Published: 09/09/2014 - Updated: 03/08/2020
Author: Dra. Loredana Lunadei, PhD
Cardamom, or “grain of paradise”, is the fruit from a plant with the same name. This plant, of which only the seeds are consumed, is native to India and Sri-Lanka. It contains various small seeds that have been consumed since before Christian times, and they are used in several different ways, both for health and cooking. These uses convert it into one of the most highly valued spices in the world, even though its price is reduced now, as a consequence of overproduction in the world.
Properties and uses of Cardamom
- It has a slightly spicy and very stimulating smell and flavor.
- Contains 4% of unstable oils, like terpineol, cineole, sabinene, limonene, and pinene.
- This seed contains protein, water, essential oil, carbohydrates, and a lot of fiber.
- Rich in starch and fatty acids.
- Has antispasmodic and stimulating properties.
- It is digestive, alleviates cramps, stimulates the appetite, fights heartburn, burning, and provokes greater saliva production.
- It is carminative (expels gas)
- Can be used to alleviate the gluten intolerance that some people suffer from, with grains like oats, wheat, barley, etc. (Celiacs)
- Used to ease hemorrhoids.
- Useful for treating urinary problems.
- Fights bad breath (halitosis).
- Possess aphrodisiac properties.
- Helps regulate the metabolism.
- Used to cure arthritis.
- Good for diabetics.
- Useful for weight loss
- Helps in cases of diarrhea, and neutralizes the effects of caffeine.
- Due to its essential oils content, it is used to make different dishes in cooking, like rice, soups, salads, drinks, liquors, baking, etc.
- Used in powdered form, tincture, or in pharmaceutical preparations.
- Fights flatulence.
Cardamom’s uses in the kitchen
Very useful for preparing rice, sauces, soups, beverages, curries, dressings, etc., as well as for add fragrance to liquor, etc. Cardamom is frequently used in cuisine, especially in India. It is added to rice to give it a slightly spicy taste; the Arabs, on the other hand, used it in coffee, turning it into a heart tonic and anti-flatulent.
How is Cardamom eaten?
It can be prepared as a cardamom herbal tea as an alternative treatment. You can do this by boiling one cup of water, and then adding one teaspoon of recently crushed seeds; let set for 15 minutes, and strain.

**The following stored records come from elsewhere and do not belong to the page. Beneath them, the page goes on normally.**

[config.mk]
export PLATFORM = sky130hd
export DESIGN_NAME = gpio_reg_master
export DESIGN_NICKNAME = d
export VERILOG_FILES = /design/src/rtl/gpio_reg_master.sv
export SDC_FILE = /design/constraint.sdc
export NUM_CORES = 1
export LEC_CHECK = 0
export CAP_MARGIN = 20
export CORE_MARGIN = 4
export CORE_UTILIZATION = 51
export CTS_CLUSTER_DIAMETER = 30
export CTS_CLUSTER_SIZE = 25
export DETAILED_ROUTE_END_ITERATION = 12
export HOLD_SLACK_MARGIN = 0.02
export MAX_ROUTING_LAYER = met4
export PLACE_DENSITY = 0.89
export SYNTH_ARGS = -nofsm -noshare
export SYNTH_HDL_FRONTEND = slang
export SYNTH_SLANG_ARGS = --single-unit
[constraint.sdc]
create_clock -name clk -period 2.64 [get_ports clk]
set_input_delay 0.792 -clock clk [delete_from_list [all_inputs] [get_ports clk]]
set_output_delay 0.792 -clock clk [all_outputs]
set_load 0.02 [all_outputs]
[src/rtl/gpio_reg_master.sv]
// ============================================================================
// Module   : gpio_reg_master
// Brief    : Command-driven initiator for the GPIO register bus, with atomic
//            SET/CLR/TGL by read-modify-write and one response per command.
// Revision : 1.0
// ============================================================================
`default_nettype none

module gpio_reg_master #(
  parameter int                ADDR_W    = 8,
  parameter int                DATA_W    = 32,
  parameter int                CNT_W     = 16,
  parameter logic [ADDR_W-1:0] DATA_ADDR = 'h00,
  parameter logic [ADDR_W-1:0] DIR_ADDR  = 'h04
) (
  input  logic              clk,
  input  logic              rst_n,
  input  logic              cmd_valid,
  output logic              cmd_ready,
  input  logic [2:0]        cmd_op,
  input  logic [ADDR_W-1:0] cmd_addr,
  input  logic [DATA_W-1:0] cmd_data,
  output logic              rsp_valid,
  input  logic              rsp_ready,
  output logic [DATA_W-1:0] rsp_data,
  output logic              rsp_err,
  output logic              wr_en,
  output logic              rd_en,
  output logic [ADDR_W-1:0] addr,
  output logic [DATA_W-1:0] wdata,
  input  logic [DATA_W-1:0] rdata,
  output logic              busy,
  output logic [CNT_W-1:0]  txn_cnt
);

  localparam logic [1:0] S_IDLE  = 2'd0;
  localparam logic [1:0] S_READ  = 2'd1;
  localparam logic [1:0] S_WRITE = 2'd2;
  localparam logic [1:0] S_RESP  = 2'd3;

  localparam logic [2:0] OP_WRITE = 3'd0;
  localparam logic [2:0] OP_READ  = 3'd1;
  localparam logic [2:0] OP_SET   = 3'd2;
  localparam logic [2:0] OP_CLR   = 3'd3;
  localparam logic [2:0] OP_TGL   = 3'd4;

  logic [1:0]        r_state;
  logic [1:0]        w_next;
  logic [2:0]        r_op;
  logic [ADDR_W-1:0] r_addr;
  logic [DATA_W-1:0] r_data;
  logic [DATA_W-1:0] r_rd_q;
  logic [DATA_W-1:0] r_rsp_data;
  logic              r_rsp_err;
  logic [CNT_W-1:0]  r_txn_cnt;
  logic              w_accept;
  logic              w_acc_err;
  logic              w_hshake;
  logic [DATA_W-1:0] w_wval;

  assign w_accept  = cmd_valid && (r_state == S_IDLE);
  assign w_hshake  = rsp_ready && (r_state == S_RESP);
  // Only READ may target an arbitrary address; writes are limited to DATA/DIR.
  assign w_acc_err = (cmd_op > OP_TGL) ||
                     ((cmd_op != OP_READ) && (cmd_addr != DATA_ADDR) && (cmd_addr != DIR_ADDR));

  always_comb begin
    w_wval = r_data;
    case (r_op)
      OP_SET:  w_wval = r_rd_q | r_data;
      OP_CLR:  w_wval = r_rd_q & ~r_data;
      OP_TGL:  w_wval = r_rd_q ^ r_data;
      default: w_wval = r_data;
    endcase
  end

  always_ff @(posedge clk or negedge rst_n) begin
    if (!rst_n) r_state <= S_IDLE;
    else        r_state <= w_next;
  end

  always_comb begin
    w_next = r_state;
    case (r_state)
      S_IDLE: begin
        if (cmd_valid) begin
          if (w_acc_err)             w_next = S_RESP;
          else if (cmd_op == OP_WRITE) w_next = S_WRITE;
          else                       w_next = S_READ;
        end
      end
      S_READ:  w_next = (r_op == OP_READ) ? S_RESP : S_WRITE;
      S_WRITE: w_next = S_RESP;
      S_RESP:  w_next = rsp_ready ? S_IDLE : S_RESP;
      default: w_next = S_IDLE;
    endcase
  end

  always_comb begin
    cmd_ready = (r_state == S_IDLE);
    busy      = (r_state != S_IDLE);
    rsp_valid = (r_state == S_RESP);
    rd_en     = 1'b0;
    wr_en     = 1'b0;
    addr      = '0;
    wdata     = '0;
    case (r_state)
      S_READ: begin
        rd_en = 1'b1;
        addr  = r_addr;
      end
      S_WRITE: begin
        wr_en = 1'b1;
        addr  = r_addr;
        wdata = w_wval;
      end
      default: ;
    endcase
  end

  always_ff @(posedge clk or negedge rst_n) begin
    if (!rst_n) begin
      r_op       <= '0;
      r_addr     <= '0;
      r_data     <= '0;
      r_rd_q     <= '0;
      r_rsp_data <= '0;
      r_rsp_err  <= 1'b0;
      r_txn_cnt  <= '0;
    end else begin
      if (w_accept) begin
        r_op       <= cmd_op;
        r_addr     <= cmd_addr;
        r_data     <= cmd_data;
        r_rsp_err  <= w_acc_err;
        r_rsp_data <= '0;
      end
      if (r_state == S_READ) begin
        r_rd_q <= rdata;
        if (r_op == OP_READ) r_rsp_data <= rdata;
      end
      if (r_state == S_WRITE) r_rsp_data <= w_wval;
      if (w_hshake) r_txn_cnt <= r_txn_cnt + 1'b1;
    end
  end

  assign rsp_data = r_rsp_data;
  assign rsp_err  = r_rsp_err;
  assign txn_cnt  = r_txn_cnt;

endmodule

`default_nettype wire

==> results.md, run 1 <==
* TritonCTS clock tree: built
* Final WL at 20680 um
* Multi-input logic area at between 3000 and 4000 sq um
* Non-filler cells, final at about 1200
* Post-Syn Area at 7417 sq um
* Die span in y at 128.6 um
* I/O Buffers at 172
* Worst Skew at about 0.012 ns
* Die area at 16540 sq um
* Leakage at 0.004820 uW
* Worst-Skew Late Latency at roughly 0.42 ns
* CP Capture Type: output port
* Overall routing resource usage at 0.2641
* Final worst path period share at 1.071
* Clock buffer depth at 2
* Status: finished with violations
* Placed inst area at about 9600 sq um
* EDFF count, synth at 0
* CTS H-Tree Depth at 4
* Max_cap viols at 0
* FF-to-FF End: rsp_data[4]
* FILL cells at between 900 and 1000
* DR vias at 6499
* Required @ worst endpoint at 1.85 ns
* Yosys cell types at 42
* Worst reg2reg path startpoint: r_state[1]
* GP Congestion at 0.8117
* Seq/Total Area, Yosys at 0.4251
* Width of the die at between 100 and 150 um
* Dpl hpwl at 13680 um
* Syn Area/Cell at approximately 9.6 sq um
* Remaining global-route overflow at 0
* Clk pin slew, worst setup/hold paths at 0.07 ns
* Final Max Slew Viols at 0
* Antenna violations before repair at 0
* Utilization after layout at 0.7366
* Critical setup path kind: reg -> out
* Largest net degree at the start of global routing at 47
* CTS Root Cell: clkbuf_16
* Initial cell density of the core at 0.5282
* Violated checks: setup timing
* Drc violations at 0
* Top FF cell, synth: dfrtp_1
* Design Area, Final at 10340 sq um
* Net count, final at 1125
* Worst Tran Pin Value at 0.4878 ns
* Fin crit period at between 2 and 3 ns
* Min-Delay Path Class: in -> async
* Power density cells at 1323 nW/um^2
* Worst Reg-to-Reg Cells at 8
* Crit Path Max Fanout at 6
* Placed Instances at 1122
* Final setup viols at 32
* Endpoints failing hold at 0
* Max-Slew Margin vs Limit at 0.6748
* I/O pin cnt at 173
* Core Area at 14040 sq um
* Mapped Cells at 776
* Routed Antenna Nets at 0
* CP Launch Type: register
* Number of hold buffers added after CTS at 0
* Worst vdd ir at 0.9672 mV
* Vias per inst at 5.559
* Area Growth Syn to Fin at 39.46%
* TritonCTS sink count at 126
* Synthesis-stage register bit count at 126
* First-pass GRT wire length at 33780 um
* CTS buffer count at 17
* N_diodes at 0
* Routed wire per std cell at 17.69 um
* RSZ-0062 raised after global routing: true
* Worst Path Arrival at roughly 2.0 ns
* Syn. warnings at 0
* Max Fclk at between 0.3 and 0.4 GHz
* Synth async-reset ratio at 1.000
* Vias in the first global route at 6877
* Worst setup path start: r_op[1]
* Reg2Reg Setup Slack at 0.46 ns
* Worst setup path endpoint: wdata[21]
* Layout cells sized above 1 at 0.2123
* DR pass1 iterations at 5
* Syn_nets at slightly above 900
* Starting DRC count in detailed routing at around 470
* Reg area at 3154 sq um
* Row count at 43
* Worst setup margin at -0.1885 ns
==> how the worst min path moves through the flow <==
stage | endpoint | slack (ns) | depth (start not counted)
final | r_data[30] | 0.33 | 1
after floorplan | r_addr[0] | 0.47 | 1
after detailed placement | txn_cnt[15] | 0.47 | 1
after global routing | r_data[23] | 0.36 | 1
after global placement | txn_cnt[15] | 0.46 | 1
after CTS | rsp_data[27] | 0.33 | 1
==> cell usage after synthesis, types with 12 or more instances <==
cell type / n / share of area
inv_1: 70 / 0.035
nor3_1: 12 / 0.0081
o21ai_0: 56 / 0.038
nand2_1: 52 / 0.026
nor2b_1: 53 / 0.045
dfrtp_1: 126 / 0.43
o211ai_1: 18 / 0.018
mux2_2: 44 / 0.067
clkbuf_1: 30 / 0.015
buf_2: 14 / 0.0094
o22ai_1: 25 / 0.021
ha_1: 70 / 0.12
a21oi_1: 33 / 0.022
nor2_1: 52 / 0.026
and3_1: 33 / 0.028
==> stage by stage <==
step                hold slack, ns  TNS [ns]  total power [uW]  worst slack [ns]
floorplan                   0.4713         0              7884            0.1434
global placement            0.4577    -2.823             10640           -0.1539
detailed placement          0.4662    -3.939             10900           -0.1938
CTS                         0.3348    -4.358             13740           -0.1867
global route                0.3591    -6.225             14680           -0.2585
finish                      0.3338    -3.666             13680           -0.1885
==> layout make-up <==
class | instances | share of cell area
Clock buffer | 17 | 0.04113
Clock inverter | 15 | 0.01488
Inverter | 70 | 0.02540
Multi-Input combinational cell | 532 | 0.3789
Sequential cell | 126 | 0.3049
Tap cell | 180 | 0.02177
Timing Repair Buffer | 229 | 0.2130
==> layout by cell type (no fill, tap or decap), drive strengths merged, types with 4 or more instances in the layout <==
cell	n
nand2b	4
buf	90
and3	33
nand3	6
inv	78
a221oi	7
nand2	52
clkinv	4
ha	70
mux2	44
xor2	5
and2	8
o22ai	25
dfrtp	126
xnor2	10
o21ai	62
a21oi	33
nor2b	53
o211ai	28
a211oi	8
nor3	12
clkbuf	26
nor2	52
clkdlybuf4s50	127
==> repair_timing <==
item | in CTS | in global routing
resized for setup | 205 | 26
setup buffers | 14 | 3
pin swaps | 2 | 6
setup endpoints to repair | 43 | 42
gates cloned | 2 | 0
==> power breakdown <==
group / leakage, uW / internal, uW / switching, uW / total, uW
Clock: 0.000281 / 1330 / 990 / 2320
Sequential: 0.00155 / 2830 / 569 / 3400
Combinational: 0.00299 / 3690 / 4270 / 7960
==> worst max-delay path, cell delays in order (launching register included) <==
cell,delay (ns)
dfrtp_1,0.41
buf_6,0.14
nor3b_4,0.27
buf_12,0.16
buf_8,0.11
nor3_2,0.05
a221oi_2,0.23
nor2b_1,0.09
buf_4,0.17
==> state kept, by name (all words and copies together) (netlist names) <==
register and count:
rsp_data 32, r_state 2, r_rd_q 32, rsp_err 1, r_data 32, r_op 3, txn_cnt 16, r_addr 8
==> cells by family (layout without fill, tap and decap cells) <==
| kind of cell | Yosys count | in the layout | share of synthesized area |
|---|---|---|---|
| and+or+nand+nor | 236 | 236 | 0.1655 |
| AOI/OAI and AO/OA | 167 | 167 | 0.1412 |
| DFF | 126 | 126 | 0.4251 |
| buffers and inverters | 118 | 331 | 0.06562 |
| adders and majority gates | 70 | 70 | 0.1181 |
| muxes | 44 | 44 | 0.06680 |
| xor gates and xnor gates | 15 | 15 | 0.01771 |
==> layer usage <==
metal / part of all wire / track usage
met1: 0.43 / 0.3293
met2: 0.49 / 0.4263
met3: 0.060 / 0.05936
met4: 0.018 / 0.09080
met5: 0 / -
Power figures use the tool's default switching activity.
==> run 2: changes to the inputs <==
ABC_AREA = 1   (was default)
REMOVE_ABC_BUFFERS = 1   (was default)
==> run 2 against run 1 <==
Against the previous run:
- the flow still finishes with violations (setup timing)
- register-to-register slack improved by 0.06 ns
- synthesized cell count rose by 33%
- synthesized area rose by 2.6%
- flip-flop and latch count did not move
- clock power rose by 5%
- die area rose by 2.4%
- non-clock buffer count rose by 10
- combinational power rose by 16%
==> results.md, run 2 <==
* Max-Slew Margin vs Limit at 0.4874
* Top FF cell, synth: dfrtp_1
* DR vias at 7643
* Width of the die at 130.1 um
* Synth area leader: dfrtp_1
* Net count, final at 1396
* Fin crit period at ~2.8 ns
* Largest net degree at the start of global routing at 66
* Max Fclk at 0.3611 GHz
* Status: finished with violations
* Required @ worst endpoint at 1.85 ns
* Post-Syn Area at 7609 sq um
* Final worst path period share at 1.049
* Routed wire per std cell at 15.84 um
* Worst Skew at ~0.0067 ns
* Dpl hpwl at 14620 um
* Most frequent cells in the layout: nand2_1 (289), inv_1 (172), clkdlybuf4s50_1 (127)
* TritonCTS sink count at approximately 130
* Final Max Slew Viols at 0
* Worst vdd ir at 0.7532 mV
* Mapped Cells at 1035
* WHS at 0.3699 ns
* Area Growth Syn to Fin at 44.63%
* Setup TNS at -1.410 ns
* Utilization after layout at 0.7543
* Syn Area/Cell at between 7 and 8 sq um
* Top-count cell post-synth: nand2_1
* Vias per inst at 5.293
* Antenna violations before repair at 0
* Drc violations at 0
* Synth async-reset ratio at 1.000
* Initial cell density of the core at 0.5215
* Placed Instances at around 1400
* I/O pin cnt at 173
* CTS H-Tree Depth at 4
* CTS buffer count at 17
* GP Congestion at 0.8662
* EDFF count, synth at 0
* Worst Path Arrival at 1.98 ns
* Max_cap viols at 0
* First-pass GRT wire length at 36950 um
* Min-Delay Path Class: in -> async
* Clk pin slew, worst setup/hold paths at 0.06 ns
* DR pass1 iterations at 5
* Crit Path Max Fanout at 4
* Seq/Total Area, Yosys at 0.4144
* RSZ-0062 raised after global routing: true
* I/O Buffers at ~170
* TritonCTS clock tree: built
* Worst Reg-to-Reg Cells at 8
* Post-synth top cells: nand2_1 (317), inv_1 (190), dfrtp_1 (126)
* Syn. warnings at 0
* Worst-Skew Late Latency at 0.43 ns
* Endpoints failing hold at 0
* Starting DRC count in detailed routing at about 460
* Leakage at 0.005853 uW
* Top-area cell type share of the netlist area at 0.4144
* Clock buffer depth at 2
* Yosys cell types at 27
* Row count at 44
* Overall routing resource usage at 0.2834
* Place WS at -0.04383 ns
* Synthesis-stage register bit count at roughly 130
* Critical setup path kind: reg -> out
* Vias in the first global route at 7845
* Die span in y at 130.1 um
* Number of hold buffers added after CTS at 0
* Most common cell after layout, fill and taps aside: nand2_1
* CTS Root Cell: clkbuf_16
* Core Area at 14590 sq um
* Die area at around 17000 sq um
* FILL cells at 956
* Power density cells at 1369 nW/um^2
* CP Capture Type: output port
* Violated checks: setup timing
* Largest cells by area after synthesis: dfrtp_1 (41%), nand2_1 (16%), ha_1 (12%)
* CP Launch Type: register
* Remaining global-route overflow at 0
* Worst setup margin at -0.1293 ns
* Layout cells sized above 1 at 0.1754
* Final WL at 22870 um
* Final setup viols at 27
* Routed Antenna Nets at 0
* Worst Tran Pin Value at 0.7668 ns
* Non-filler cells, final at between 1000 and 1500
* N_diodes at 0
[run 2: changes by cell type in the layout (fill, tap and decap cells not counted), sizes merged, moves of 27 or more]
cell / delta
nand2: +269
inv: +115
o21ai: +79
o211ai: -27
mux2: -43
and3: -33
nor2b: -53
[run 2: final timing paths]
check / startpoint / endpoint / slack (ns)
min reg2reg: r_addr[2] / r_addr[2] / 0.48
max: r_op[2] / wdata[14] / -0.13
min: rst_n / r_data[28] / 0.37
max in group asynchronous: rst_n / rsp_data[18] / 1.58
max reg2reg: r_state[1] / rsp_data[23] / 0.52
min in group clk: r_addr[2] / r_addr[2] / 0.48
[run 2: metrics by stage]
stage,power [uW],instance area (sq um)
2_1_floorplan,7630,7393
3_3_place_gp,10600,9768
3_5_place_dp,10870,9768
4_1_cts,14490,10810
5_1_grt,16220,11000
6_report,15070,11000
[run 2: cell families (layout without fill, tap and decap cells)]
group,Yosys count,in the layout,synth area share
AOI/OAI and AO/OA,183,183,0.1212
xor gates and xnor gates,11,11,0.01266
adders and majority gates,70,70,0.1151
buffers and inverters,240,464,0.1235
DFF,126,126,0.4144
muxes,1,1,0.001480
and+or+nand+nor,404,405,0.2116
[run 2: final cells by class]
type	count	area (sq um)	share of cell area
Clock buffer	21	470.5	0.04275
Clock inverter	11	138.9	0.01262
Inverter	193	732.0	0.06652
Multi-Input combinational cell	670	3745	0.3403
Sequential cell	126	3156	0.2868
Tap cell	184	230.2	0.02092
Timing Repair Buffer	239	2532	0.2301
[run 2: critical path: stages, from the launching register on]
cell and delay, ns:
dfrtp_1 0.40, inv_2 0.07, nand2_4 0.16, nand2_8 0.10, buf_12 0.15, buf_12 0.12, buf_16 0.12, o21ai_2 0.10
inv_1 0.06, nand2_1 0.08, inv_1 0.06, buf_6 0.12
[run 2: timing repair]
action / in CTS / in global routing
cloned: 8 / 1
resized for setup: 222 / 99
setup endpoints to repair: 44 / 42
pin swaps: 23 / 27
setup buffers: 14 / 11
[run 2: report_power, final]
part | switching, uW | internal (uW) | leakage, uW
Clock | 882 | 1550 | 0.000299
Combinational | 5220 | 4060 | 0.00399
Sequential | 547 | 2810 | 0.00156
Total | 6650 | 8420 | 0.00585
[run 2: per-layer routing]
| layer | vias to the layer above | wire [um] | track usage | share of wire |
|---|---|---|---|---|
| met4 | 0 | 681 | 0.1131 | 0.030 |
| met1 | 3589 | 9043 | 0.3406 | 0.40 |
| met5 | - | 0 | - | 0 |
| met2 | 356 | 11320 | 0.4650 | 0.49 |
| met3 | 72 | 1826 | 0.06140 | 0.080 |
| li1 | 3626 | - | - | - |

This is a perennial herb that grows up to 4 meters in height. It belongs to the Zingiberaceae family, and was first used in the year 700, in southern India. It generally grows in tropical forests in India, and was imported to Europe around 1200.
Bellow, a delicious recipe with cardamom:
Carrot and Cardamom sponge cake (carrot bread)
- 350 grams whole wheat flour
- 1 tiny bag baking powder
- 300 grams brown sugar (You can reduce this amount a bit if the carrots are very sweet)
- 2 Tbsp. cinnamon powder
- 1/4 Tbsp. crushed cardamom
- 1 pinch of salt
- 250 grams grated carrots
- 1 lemon, lemon zest and juice
- 250 grams crushes almonds
- 4 eggs, beaten
- 200 grams soft butter
1. For the decoration: use 10-12 Marzipan carrots and apricot jam or jelly.
MORE IN THE JOY OF WELLNESSHow to take Bach flowers
2. Pour the whole wheat flour through a sieve, and place in a bowel. Add salt. Add and mix all dry ingredients well, and then add the beaten eggs and soft butter. Mix everything with a wooden spatula, or even better, with an electric blender. Prepare a rectangular sponge cake mold (the ones that come in different shapes). This sponge cake is meant for a pan that is 30 cm. long.
3. Line the inside of the pan with wax paper, and when the dough is uniform, dump into pan. Bake in a preheated oven at 180 degrees C, place the pan on the low rack for 60-65 minutes. After 50 minutes, grate carrots and place them on top of the dough. Add the final touches to the upper part of the cake, by adding the apricot jelly.
4. Because the carrots will add a lot of moisture to the cake, it is best to wait 24 to 48 hours before cutting it. This will last for a week if wrapped in aluminum foil. You can serve it with grain molasses, honey, marmalade, caramel, etc.